En aquellos años, servidor aún era joven, la fuente de ingresos del pueblo eran los cultivos de la vega del Tajuña: garbanzos, lentejas, ajos, girasoles, mazorcas de maíz, calabazas, melones, sandías y los olivos, que, como habrá visto, aún delimitan el horizonte con ese verde oscuro irrepetible. ¿Estará usted conmigo en que es un tono peculiar? —me inquirió. Asentí con un gesto afirmativo de mi cabeza—. Entonces, no teníamos donde llevar la sal y la pimienta sin que ambas se mezclaran en las alforjas con toda la comida y, por ello, ideamos esto —dijo levantando una caña hueca—. Vaciábamos la caña, le poníamos un corcho en el extremo inferior y la llenábamos de sal hasta la mitad. En la mitad hay un nudo que separa las dos partes. Después, poníamos la pimienta encima y tapábamos el otro extremo con otro corcho. ¡Así! —concluyó poniendo el tapón en el extremo inferior, y le dio sonriente la caña a una de mis hijas, a la más pequeña. Las otras dos miraban el artilugio como si éste hubiese salido de un libro de fábulas, de cuentos que narran historias en las que cualquier cosa, por insignificante que ésta sea, está llena de magia y misterio; es portadora de vida y prosperidad.
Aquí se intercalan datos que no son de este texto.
[src/rtl/gate_sweep_pkg.sv]
// -----------------------------------------------------------------------------
// gate_sweep_pkg
// Shared definitions for the gate sweep sequencer:
//   - sweep_state_e : 3-bit FSM state encoding
//   - SETTLE_W      : width of the settle counter (settle time 0..15)
//   - minterms(n)   : number of input minterms for an n-input unit (2^n)
// -----------------------------------------------------------------------------
package gate_sweep_pkg;

  localparam int SETTLE_W = 4;

  typedef enum logic [2:0] {
    ST_IDLE   = 3'd0,
    ST_DRIVE  = 3'd1,
    ST_SETTLE = 3'd2,
    ST_SAMPLE = 3'd3,
    ST_DONE   = 3'd4
  } sweep_state_e;

  function automatic int minterms(input int n);
    return 32'd1 << n;
  endfunction

endpackage

[src/rtl/sweep_settle_cnt.sv]
// -----------------------------------------------------------------------------
// sweep_settle_cnt
// Loadable down-counter that times the settle interval between driving an
// operand and sampling the unit outputs.
// Ports:
//   clk      : clock, rising edge
//   reset    : asynchronous active-high reset
//   load     : load load_val on the next edge (has priority over dec)
//   load_val : value to load (settle cycles)
//   dec      : decrement by one on the next edge (saturates at 0)
//   expire   : counter currently holds 1, i.e. this is the last settle cycle
// -----------------------------------------------------------------------------
module sweep_settle_cnt
  import gate_sweep_pkg::*;
(
  input  logic                clk,
  input  logic                reset,
  input  logic                load,
  input  logic [SETTLE_W-1:0] load_val,
  input  logic                dec,
  output logic                expire
);

  localparam logic [SETTLE_W-1:0] CNT_ZERO = {SETTLE_W{1'b0}};
  localparam logic [SETTLE_W-1:0] CNT_ONE  = SETTLE_W'(1'b1);

  logic [SETTLE_W-1:0] cnt_r;

  // Counter register: load wins over decrement, decrement stops at zero.
  always_ff @(posedge clk or posedge reset) begin
    if (reset) begin
      cnt_r <= CNT_ZERO;
    end else if (load) begin
      cnt_r <= load_val;
    end else if (dec && (cnt_r != CNT_ZERO)) begin
      cnt_r <= cnt_r - CNT_ONE;
    end else begin
      cnt_r <= cnt_r;
    end
  end

  // Expire on the value 1 so the FSM leaves SETTLE after exactly load_val cycles.
  assign expire = (cnt_r == CNT_ONE);

endmodule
Ven ustedes lo simple que era la vida entonces —dijo clavando sus ojos vidriosos y glaucos en los míos. Mientras, yo, me dejaba llevar por el olor del tomillo, del romero, de la albahaca, de los cientos de manojos de hierbas aromáticas que colgaban del techo atadas por cuerdas de esparto, y que el hombrecillo, bajito y de piel limpia y morena, había recolectado y anudado con la misma cuerda de la que estaba hecho el cinturón de sus pantalones. Hiervas que constituían, junto a las ristras de ajos, las mazorcas de maíz, los girasoles, las calabazas secas y las legumbres, que aún medía con un celemín, la fuente primordial se sus ingresos.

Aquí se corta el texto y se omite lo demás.